The Dangers of Ransomware Attacks
As the first wave of ransomware attacks spread across the globe in early May, the media breathlessly reported on the brewing crisis as governments, corporations and everyday people wondered if and when it would affect them.
According to the New York Times, the ransomware was the same as leaked by Shadow Brokers, a hacking group which leaked stolen NSA hacking tools. The first attacks targeted groups that don’t have updated malware software on their computers and were able to exploit this problem.
The ransomware, a program called WannaCry, was used to encrypt computer systems in 99 countries. This program basically makes computer contents inaccessible, encrypting files and making it impossible to access records. Although the first wave targeted larger vulnerable systems, if the ransom demands are successful, small businesses and corporations could easily become the next victims.
For small businesses, the best way to protect your company information and records is to ensure your malware protection is up-to-date. Although it isn’t one hundred percent foolproof, keeping your computer systems updated will prevent the current versions of WannaCry from disrupting your business and causing the following problems:
Loss of information
WannaCry is designed to hold information of a computer system for ransom. Users are not able to access the information until the malicious program is removed. Information is – supposedly – not lost if the ransom is paid, but slight changes to the programming code can render information unusable.
Loss of business
It’s a rare company that doesn’t use computers to conduct most their business in this day and age. All computer systems without updates are at risk. No matter how small your business, the ransoms – most of them relatively insignificant amounts – must be paid before you can access your files.
Loss of confidence in the government
Although difficult to quantify, the information being released about the origins of WannaCry has created a discussion about the culpability the United States government has in this situation. WannaCry was leaked from the NSA which suggests that the government had a hand in its development. Granted the US government is not behind the ransomware attacks, but it is responsible for the program leaking in the first place.

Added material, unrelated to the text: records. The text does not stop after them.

`src/rtl/adc_capture_ctrl.sv`:
```
// Capture sequencer for the AD9643 DDR stream datapath (ADC clock domain only).
// Optional feature macro: ADC_CAPTURE_OR_ABORT_EN (overrange aborts capture, adds err_or).
module adc_capture_ctrl #(
  parameter int LEN_W     = 16,
  parameter int DLY_W     = 16,
  parameter int DRAIN_CYC = 4
) (
  input  logic             m_axi_aclk,
  input  logic             m_axi_aresetn,
  input  logic             cfg_start,
  input  logic             cfg_stop,
  input  logic             cfg_trig_ext_en,
  input  logic             ext_trig,
  input  logic [DLY_W-1:0] cfg_delay,
  input  logic [LEN_W-1:0] cfg_length,
  input  logic             s_tvalid_chA,
  input  logic             s_tvalid_chB,
  input  logic [1:0]       adc_or,
  output logic             ddr_data_en,
  output logic             m_tlast_chA,
  output logic             m_tlast_chB,
  output logic             busy,
  output logic             done,
  output logic [2:0]       state_o,
  output logic [7:0]       or_events
`ifdef ADC_CAPTURE_OR_ABORT_EN
  ,
  output logic             err_or
`endif
);

  typedef enum logic [2:0] {
    S_IDLE    = 3'd0,
    S_ARMED   = 3'd1,
    S_DELAY   = 3'd2,
    S_CAPTURE = 3'd3,
    S_DRAIN   = 3'd4,
    S_DONE    = 3'd5
  } state_e;

  localparam int                 DRAIN_W    = (DRAIN_CYC > 1) ? $clog2(DRAIN_CYC) : 1;
  localparam logic [DRAIN_W-1:0] DRAIN_LAST = DRAIN_W'(DRAIN_CYC - 1);
  localparam logic [LEN_W-1:0]   LEN_ONE    = LEN_W'(1);

  state_e             state_q, state_d;
  logic [LEN_W-1:0]   len_q, len_d;
  logic [LEN_W-1:0]   cnt_a_q, cnt_a_d;
  logic [LEN_W-1:0]   cnt_b_q, cnt_b_d;
  logic [DLY_W-1:0]   dly_q, dly_d;
  logic [DLY_W-1:0]   dly_cnt_q, dly_cnt_d;
  logic [DRAIN_W-1:0] drain_cnt_q, drain_cnt_d;
  logic [7:0]         or_cnt_q, or_cnt_d;
  logic               trig_prev_q;
  logic               en_q, en_d;
  logic               done_q, done_d;
`ifdef ADC_CAPTURE_OR_ABORT_EN
  logic               err_q, err_d;
`endif

  logic len_zero, or_hit, beat_a, beat_b, tlast_a, tlast_b, frame_full;

  always_comb begin
    // NOTE: every _d starts from its _q so no branch below can leave a signal unassigned (no latches).
    state_d     = state_q;
    len_d       = len_q;
    dly_d       = dly_q;
    dly_cnt_d   = dly_cnt_q;
    cnt_a_d     = cnt_a_q;
    cnt_b_d     = cnt_b_q;
    drain_cnt_d = drain_cnt_q;
    or_cnt_d    = or_cnt_q;
`ifdef ADC_CAPTURE_OR_ABORT_EN
    err_d       = err_q;
`endif
    len_zero    = (len_q == '0);
    or_hit      = |adc_or;
    beat_a      = 1'b0;
    beat_b      = 1'b0;
    tlast_a     = 1'b0;
    tlast_b     = 1'b0;
    frame_full  = 1'b0;

    unique case (state_q)
      S_IDLE: begin
        // A simultaneous stop cancels the start outright.
        if (cfg_start && !cfg_stop) begin
          len_d    = cfg_length;
          dly_d    = cfg_delay;
          cnt_a_d  = '0;
          cnt_b_d  = '0;
          or_cnt_d = '0;
`ifdef ADC_CAPTURE_OR_ABORT_EN
          err_d    = 1'b0;
`endif
          if (cfg_trig_ext_en) begin
            state_d = S_ARMED;
          end else begin
            state_d   = S_DELAY;
            dly_cnt_d = cfg_delay;
          end
        end
      end
      S_ARMED: begin
        if (cfg_stop) begin
          state_d = S_DRAIN;
        end else if (ext_trig && !trig_prev_q) begin
          state_d   = S_DELAY;
          dly_cnt_d = dly_q;
        end
      end
      S_DELAY: begin
        if (cfg_stop)                state_d = S_DRAIN;
        else if (dly_cnt_q == '0)    state_d = S_CAPTURE;
        else                         dly_cnt_d = dly_cnt_q - DLY_W'(1);
      end
      S_CAPTURE: begin
        // A channel that already delivered len beats ignores further valids.
        beat_a  = s_tvalid_chA && (len_zero || (cnt_a_q != len_q));
        beat_b  = s_tvalid_chB && (len_zero || (cnt_b_q != len_q));
        tlast_a = beat_a && !len_zero && (cnt_a_q == len_q - LEN_ONE);
        tlast_b = beat_b && !len_zero && (cnt_b_q == len_q - LEN_ONE);
        if (beat_a) cnt_a_d = cnt_a_q + LEN_ONE;
        if (beat_b) cnt_b_d = cnt_b_q + LEN_ONE;
        if (or_hit && (or_cnt_q != 8'hFF)) or_cnt_d = or_cnt_q + 8'd1;
        frame_full = !len_zero && (cnt_a_d == len_q) && (cnt_b_d == len_q);
        if (cfg_stop || frame_full) state_d = S_DRAIN;
`ifdef ADC_CAPTURE_OR_ABORT_EN
        if (or_hit) begin
          state_d = S_DRAIN;
          err_d   = 1'b1;
        end
`endif
      end
      S_DRAIN: begin
        if (drain_cnt_q == '0) state_d = S_DONE;
        else                   drain_cnt_d = drain_cnt_q - DRAIN_W'(1);
      end
      S_DONE:  state_d = S_IDLE;
      default: state_d = S_IDLE;
    endcase

    if ((state_d == S_DRAIN) && (state_q != S_DRAIN)) drain_cnt_d = DRAIN_LAST;
    en_d   = (state_d == S_CAPTURE);
    done_d = (state_d == S_DONE);
  end

  // NOTE: non-blocking assignments so every flop samples pre-edge values; reset is sampled on the edge.
  always_ff @(posedge m_axi_aclk) begin
    if (!m_axi_aresetn) begin
      state_q     <= S_IDLE;
      len_q       <= '0;
      dly_q       <= '0;
      dly_cnt_q   <= '0;
      cnt_a_q     <= '0;
      cnt_b_q     <= '0;
      drain_cnt_q <= '0;
      or_cnt_q    <= '0;
      trig_prev_q <= 1'b0;
      en_q        <= 1'b0;
      done_q      <= 1'b0;
`ifdef ADC_CAPTURE_OR_ABORT_EN
      err_q       <= 1'b0;
`endif
    end else begin
      state_q     <= state_d;
      len_q       <= len_d;
      dly_q       <= dly_d;
      dly_cnt_q   <= dly_cnt_d;
      cnt_a_q     <= cnt_a_d;
      cnt_b_q     <= cnt_b_d;
      drain_cnt_q <= drain_cnt_d;
      or_cnt_q    <= or_cnt_d;
      trig_prev_q <= ext_trig;
      en_q        <= en_d;
      done_q      <= done_d;
`ifdef ADC_CAPTURE_OR_ABORT_EN
      err_q       <= err_d;
`endif
    end
  end

  assign ddr_data_en = en_q;
  assign m_tlast_chA = tlast_a;
  assign m_tlast_chB = tlast_b;
  assign busy        = (state_q != S_IDLE);
  assign done        = done_q;
  assign state_o     = state_q;
  assign or_events   = or_cnt_q;
`ifdef ADC_CAPTURE_OR_ABORT_EN
  assign err_or      = err_q;
`endif

endmodule

```
`config.mk`:
```
export PLATFORM = sky130hd
export DESIGN_NAME = adc_capture_ctrl
export DESIGN_NICKNAME = d
export VERILOG_FILES = /design/src/rtl/adc_capture_ctrl.sv
export SDC_FILE = /design/constraint.sdc
export NUM_CORES = 1
export LEC_CHECK = 0
export BUFFER_PORTS_ARGS = -buffer_cell sky130_fd_sc_hd__buf_4
export CAP_MARGIN = 0
export CORE_ASPECT_RATIO = 0.75
export CORE_MARGIN = 2
export CORE_UTILIZATION = 60
export DETAILED_ROUTE_END_ITERATION = 8
export PLACE_DENSITY = 0.8
export SLEW_MARGIN = 5
export SYNTH_ARGS = -nofsm -noshare
export SYNTH_HDL_FRONTEND = slang
export SYNTH_SLANG_ARGS = --single-unit
```
`constraint.sdc`:
```
create_clock -name m_axi_aclk -period 3.4 [get_ports m_axi_aclk]
set_input_delay 0.34 -clock m_axi_aclk [delete_from_list [all_inputs] [get_ports m_axi_aclk]]
set_output_delay 0.34 -clock m_axi_aclk [all_outputs]
set_load 0.02 [all_outputs]
```
# == Word level (Yosys, flattened, before mapping) ==
# Index checks and enable logic that the tools add are counted.
# totals
reg_bits,96
elab_cells,103
# op_classes
n_addsub,6
n_eq_ne,23
mux,31
n_reduce_logical,32
# op_table
cell,n
$mux 16,11
$eq 16x16->1,4
$pmux 16 s2,2
$pmux 16 s3,1
$add 16x1->16 const B,2
$logic_not 16->1,2
$ne 16x16->1,2
$sub 16x1->16 const B,2
$mux 3,7
$mux 8,2
$pmux 8 s2,1
$pmux 3 s5,1
$ne 2x2->1 const B,7
$logic_and 1x1->1,12
$eq 3x2->1 const B,3
$eq 3x3->1 const B,3
$add 8x1->8 const B,1
$mux 2,4
$ne 8x8->1 const B,1
$reduce_and 7->1,1
$reduce_and 2->1,3
$reduce_bool 3->1,2
$reduce_bool 2->1,2
$eq 3x1->1 const B,1
other kinds (10),15

# == Depth between registers and ports, before layout ==
# logic_depth
word_depth,15
mapped_depth,13

# == Least setup slack after synthesis ==
# No wires, ideal clock.
# synth_path
path_kind,reg-to-output
start,register len_q[1]
end,output port m_tlast_chB
arrival_ps,2575
required_time_ps,3060
setup_slack_ps,485
path_stages_with_launch,12
path_buffers,1
path_cell_list,dfxtp_1 buf_2 nor2_1 and3b_2 nand2_1 or3_1 or3_1 mux2_2 mux2i_1 nor2_1 a31oi_1 nor3_1
# synth_via
elab_chain_cells,6
elab_cells_between_ends,10
cone_classes,1 x add/sub; 2 x eq/ne; 1 x mux; 6 x reduce/logical
# synth_rtl
element,line_no,source
"start, declared",46,"logic [LEN_W-1:0] len_q, len_d;"
"start signal, assigned",166,len_q <= len_d;
branches (longest 4 deep; another with $sub 16x1->16),n/a,
$logic_and 1x1->1 (*),121,tlast_b = beat_b && !len_zero && (cnt_b_q == len_q - LEN_ONE);
$mux 1 (*),83,unique case (state_q)
"end, declared",21,"output logic m_tlast_chB,"
# Every way passes the cells marked *.

# == Worst setup path after layout ==
# layout_path
start,register len_q[5]
end,register en_q (netlist: ddr_data_en)
# layout_via
elab_chain_cells,12
elab_cells_between_ends,20
cone_classes,5 x eq/ne; 6 x mux; 9 x reduce/logical
# layout_rtl
element,line_no,source
$ne 16x16->1 or $logic_not 16->1 (tied branches),"118, 75",
$logic_or 1x1->1,118,beat_a = s_tvalid_chA && (len_zero || (cnt_a_q != len_q));
$logic_and 1x1->1,118,
$mux 16,122,if (beat_a) cnt_a_d = cnt_a_q + LEN_ONE;
$mux 16,83,
$eq 16x16->1,125,frame_full = !len_zero && (cnt_a_d == len_q) && (cnt_b_d == len_q);
$logic_and 1x1->1,125,
$logic_and 1x1->1 (*),125,
$logic_or 1x1->1 (*),126,if (cfg_stop || frame_full) state_d = S_DRAIN;
$mux 3 (*),126,
$pmux 3 s5 (*),83,
$eq 3x2->1 (*),143,en_d = (state_d == S_CAPTURE);
"end signal, assigned",174,en_q <= en_d;
"end, declared",54,"logic en_q, en_d;"
# Every way passes the cells marked *; elsewhere a longest branch is shown, timed or not. The select of a mux whose other input is x is not followed.
# A chain may end at the register's enable or synchronous reset.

Although the companies and organizations attacked by WannaCry are not advertising what they have done to regain the use of their files, there really isn’t much that can be done. The price to unlock your system doubled after three days and at the end of the week, if the ransom was not paid, the encrypted information would be deleted.
The attack as widespread as it was, could have been worse. There have been numerous malware attacks in the last few years and they are becoming more sophisticated. Keeping your computer systems current with the newest security updates is the best way to keep your business safe from malware attacks.
The possibility of litigation from lost or stolen data cannot be discounted. Personal injury lawyers see this as a bigger potential problem than the 2014 Yahoo data breach that was exposed in 2016.
“The Yahoo breach potentially affected 500 million users but that stolen information was used for identity theft purposes. There was a breach, but Yahoo was responsible for security. WannaCry is a direct crime against computer users. When the responsible parties are identified, you can imagine the lawsuits that will follow.”
The biggest challenge might be discovering who is ultimately responsible and liable for the attack.